Nagar w każdym silniku – diesel i benzynowym – jest najmniej pożądaną rzeczą, ale niestety praktycznie nie da się go uniknąć. Można jedynie tego typu zjawisko zminimalizować i to dość skutecznie. Potrzeba jednak do tego odpowiedniego podejścia kierowcy, a także w przypadku wymiany oleju, nieco większej inwestycji.
Diesel a niechciany nagar
Nagar w dużym skrócie to ubytek fizyko-chemiczy powstający w czasie pracy każdego silnika. Najbardziej za jego powstawania odpowiada to, iż paliwo miesza się w trakcie spalania z olejem. W dodatku liczy się to, jak sam kierowca użytkuje samochód.
Jazda na zbyt wysokich obrotach sprzyja temu, aby wytrącał się nagar. Tak samo częsta jazda na krótkich dystansach sprzyja temu, aby odkładał się osad węglowy na silniku. Złotego środka nie ma, bo tak naprawdę i niskie obroty przy wykorzystaniu turbosprężarki wytwarzają niechciany ”odrzut”.
Powstawaniu nagaru sprzyja znacznie więcej rzeczy i de facto wręcz niemożliwe jest użytkowanie pojazdu, aby go nie było. Jedyne co można, to znacząco ograniczyć jego wytwarzanie. A sprzyja ku temu kilka prostych metod, dla kierowców posiadających diesel i benzyniaka.
Prosta droga do sukcesu
Jednym z istotnych punktów jest tankowanie dobrej jakości paliwa. Zdecydowanie lepiej udać się na sprawdzoną stację paliw, niż oszczędzać kilka groszy na litrze w niesprawdzonym punkcie. A wpływa to korzystniej także na wiele innych czynników.

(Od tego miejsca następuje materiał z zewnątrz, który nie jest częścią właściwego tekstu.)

--- config.mk ---
export PLATFORM = sky130hd
export DESIGN_NAME = spi_flash_reader
export DESIGN_NICKNAME = d
export VERILOG_FILES = /design/src/spi_flash_pkg.sv /design/src/flash_read_ctrl.sv /design/src/spi_byte_shifter.sv /design/src/flash_cfg_reg.sv /design/src/read_word_buffer.sv /design/src/spi_flash_reader.sv
export SDC_FILE = /design/constraint.sdc
export NUM_CORES = 1
export LEC_CHECK = 0
export BUFFER_PORTS_ARGS = -buffer_cell sky130_fd_sc_hd__buf_4
export CORE_MARGIN = 5
export CORE_UTILIZATION = 60
export DETAILED_ROUTE_END_ITERATION = 12
export GPL_TIMING_DRIVEN = 0
export PLACE_DENSITY = 0.87
export SYNTH_ARGS = -nofsm -noshare
export SYNTH_HDL_FRONTEND = slang
export SYNTH_SLANG_ARGS = --single-unit
export TNS_END_PERCENT = 5
--- constraint.sdc ---
create_clock -name clk -period 17.85 [get_ports clk]
set_input_delay 0.8925 -clock clk [delete_from_list [all_inputs] [get_ports clk]]
set_output_delay 0.8925 -clock clk [all_outputs]
set_load 0.02 [all_outputs]
--- src/spi_flash_pkg.sv ---
package spi_flash_pkg;

  typedef logic [23:0] flash_addr_t;  // flash byte address
  typedef logic [31:0] word_t;
  typedef logic [7:0] byte_t;
  typedef logic [2:0] byte_tag_t;  // 0 cmd/addr, 1..4 word byte 0..3
  typedef logic [3:0] cfg_strb_t;

  // driven pin set, io0 and io1 only
  typedef struct packed {
    logic       csb;
    logic       clk;
    logic [1:0] oe;
    logic [1:0] dout;
  } flash_pins_t;

  typedef struct packed {
    byte_t     data;
    byte_tag_t tag;
  } shift_req_t;

  typedef struct packed {
    byte_t     data;
    byte_tag_t tag;
  } shift_rsp_t;

  typedef enum logic [3:0] {
    ST_WAKE_FF,
    ST_WAKE_FF_WAIT,
    ST_WAKE_AB,
    ST_WAKE_AB_WAIT,
    ST_CMD,
    ST_IDLE_CMD,  // command sent, waiting for a request
    ST_ADDR_HI,
    ST_ADDR_MID,
    ST_ADDR_LO,
    ST_DATA_0,
    ST_DATA_1,
    ST_DATA_2,
    ST_DATA_3
  } read_state_t;

  localparam byte_t CMD_WAKE_FF = 8'hff;
  localparam byte_t CMD_RELEASE_PD = 8'hab;
  localparam byte_t CMD_READ = 8'h03;

  localparam int CFG_EN_BIT = 31;
  localparam int CFG_OE_LSB = 8;  // oe at 9:8
  localparam int CFG_CSB_BIT = 5;
  localparam int CFG_CLK_BIT = 4;
  localparam int CFG_DO_LSB = 0;  // dout at 1:0

  localparam int BITS_PER_BYTE = 8;

endpackage

--- src/flash_read_ctrl.sv ---
`timescale 1ns/1ps

module flash_read_ctrl (
  input  logic                        clk,
  input  logic                        resetn,
  input  logic                        soft_reset,
  input  logic                        valid,
  input  spi_flash_pkg::flash_addr_t  addr,
  input  logic                        jump,
  input  logic                        prefetch_hold,
  output logic                        req_valid,
  input  logic                        req_ready,
  output spi_flash_pkg::shift_req_t   shift_req,
  input  logic                        rsp_valid,
  output logic                        csb_release
);
  import spi_flash_pkg::*;

  read_state_t state;
  read_state_t after_send;  // state once the byte is accepted
  shift_req_t  next_req;
  logic        send;

  always_comb begin
    send = 1'b0;
    next_req = '{data: 8'h00, tag: 3'd0};
    after_send = state;
    case (state)
      ST_WAKE_FF: begin
        send = 1'b1;
        next_req.data = CMD_WAKE_FF;
        after_send = ST_WAKE_FF_WAIT;
      end
      ST_WAKE_AB: begin
        send = 1'b1;
        next_req.data = CMD_RELEASE_PD;
        after_send = ST_WAKE_AB_WAIT;
      end
      ST_CMD: begin
        send = 1'b1;
        next_req.data = CMD_READ;
        after_send = ST_IDLE_CMD;
      end
      ST_ADDR_HI: begin
        send = 1'b1;
        next_req.data = addr[23:16];
        after_send = ST_ADDR_MID;
      end
      ST_ADDR_MID: begin
        send = 1'b1;
        next_req.data = addr[15:8];
        after_send = ST_ADDR_LO;
      end
      ST_ADDR_LO: begin
        send = 1'b1;
        next_req.data = addr[7:0];
        after_send = ST_DATA_0;
      end
      ST_DATA_0: begin
        send = 1'b1;
        next_req.tag = 3'd1;
        after_send = ST_DATA_1;
      end
      ST_DATA_1: begin
        send = 1'b1;
        next_req.tag = 3'd2;
        after_send = ST_DATA_2;
      end
      ST_DATA_2: begin
        send = 1'b1;
        next_req.tag = 3'd3;
        after_send = ST_DATA_3;
      end
      ST_DATA_3: begin
        send = !prefetch_hold;  // hold last byte of a prefetch
        next_req.tag = 3'd4;
        after_send = ST_DATA_0;
      end
      default: send = 1'b0;
    endcase
  end

  always_ff @(posedge clk) begin
    csb_release <= 1'b0;
    if (!resetn || soft_reset) begin
      state <= ST_WAKE_FF;
      req_valid <= 1'b0;
    end else if (jump) begin
      state <= ST_CMD;  // close the read, new command
      req_valid <= 1'b0;
      csb_release <= 1'b1;
    end else if (req_valid) begin
      if (req_ready) begin
        req_valid <= 1'b0;
        state <= after_send;
      end
    end else if (send) begin
      req_valid <= 1'b1;
      shift_req <= next_req;
    end else begin
      case (state)
        ST_WAKE_FF_WAIT: begin
          if (rsp_valid) begin
            csb_release <= 1'b1;
            state <= ST_WAKE_AB;
          end
        end
        ST_WAKE_AB_WAIT: begin
          if (rsp_valid) begin
            csb_release <= 1'b1;
            state <= ST_CMD;
          end
        end
        ST_IDLE_CMD: begin
          if (valid) state <= ST_ADDR_HI;
        end
        default: state <= state;
      endcase
    end
  end

  // only a jump may withdraw a pending byte
  assert property (@(posedge clk) disable iff (!resetn || soft_reset)
    req_valid && !req_ready && !jump |=> req_valid);

endmodule

--- src/spi_byte_shifter.sv ---
`timescale 1ns/1ps

module spi_byte_shifter (
  input  logic                       clk,
  input  logic                       resetn,
  input  logic                       soft_reset,
  input  logic                       csb_release,
  input  logic                       req_valid,
  output logic                       req_ready,
  input  spi_flash_pkg::shift_req_t  shift_req,
  output logic                       rsp_valid,
  output spi_flash_pkg::shift_rsp_t  shift_rsp,
  output spi_flash_pkg::flash_pins_t pins,
  input  logic [1:0]                 flash_din
);
  import spi_flash_pkg::*;

  byte_t     out_shift;
  byte_t     in_shift;
  byte_tag_t xfer_tag;  // travels with the byte
  logic [3:0] bit_count;
  logic      sclk;
  logic      csb;
  logic      rsp_q;

  assign req_ready = (bit_count == 4'd0) && !csb_release;
  assign rsp_valid = rsp_q && !csb_release;  // aborted bytes never surface
  assign shift_rsp = '{data: in_shift, tag: xfer_tag};

  assign pins.csb = csb;
  assign pins.clk = sclk;
  assign pins.oe = 2'b01;  // single bit mode, io0 out
  assign pins.dout = {1'b0, out_shift[7]};

  always_ff @(posedge clk) begin
    if (!resetn || soft_reset) begin
      csb <= 1'b1;
      sclk <= 1'b0;
      bit_count <= 4'd0;
      rsp_q <= 1'b0;
    end else if (csb_release) begin
      csb <= 1'b1;
      sclk <= 1'b0;
      bit_count <= 4'd0;
      rsp_q <= 1'b0;
    end else begin
      rsp_q <= 1'b0;
      if (bit_count != 4'd0) begin
        if (!sclk) begin
          in_shift <= {in_shift[6:0], flash_din[1]};  // sample before rising edge
          sclk <= 1'b1;
        end else begin
          sclk <= 1'b0;
          out_shift <= {out_shift[6:0], 1'b0};
          bit_count <= bit_count - 4'd1;
          if (bit_count == 4'd1) rsp_q <= 1'b1;
        end
      end else if (req_valid) begin
        csb <= 1'b0;
        sclk <= 1'b0;
        bit_count <= 4'(BITS_PER_BYTE);
        out_shift <= shift_req.data;
        xfer_tag <= shift_req.tag;
      end
    end
  end

  assert property (@(posedge clk) disable iff (!resetn || soft_reset || csb_release)
    req_valid && req_ready |=> !csb [* 2 * BITS_PER_BYTE]);

  // response 16 cycles after acceptance
  assert property (@(posedge clk) disable iff (!resetn || soft_reset || csb_release)
    req_valid && req_ready |=> ##(2 * BITS_PER_BYTE) rsp_valid);

endmodule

Do tego wszystkiego kluczem jest bardzo dobry olej do silnika typu diesel i benzynowego. Tutaj naprawdę nie ma co oszczędzać i lepiej dołożyć te ponad 100 złotych. Zwłaszcza, że wymiana oleju odbywa się raz do roku albo rzadziej. A chronienie silnika w ten sposób to klucz do długowieczności.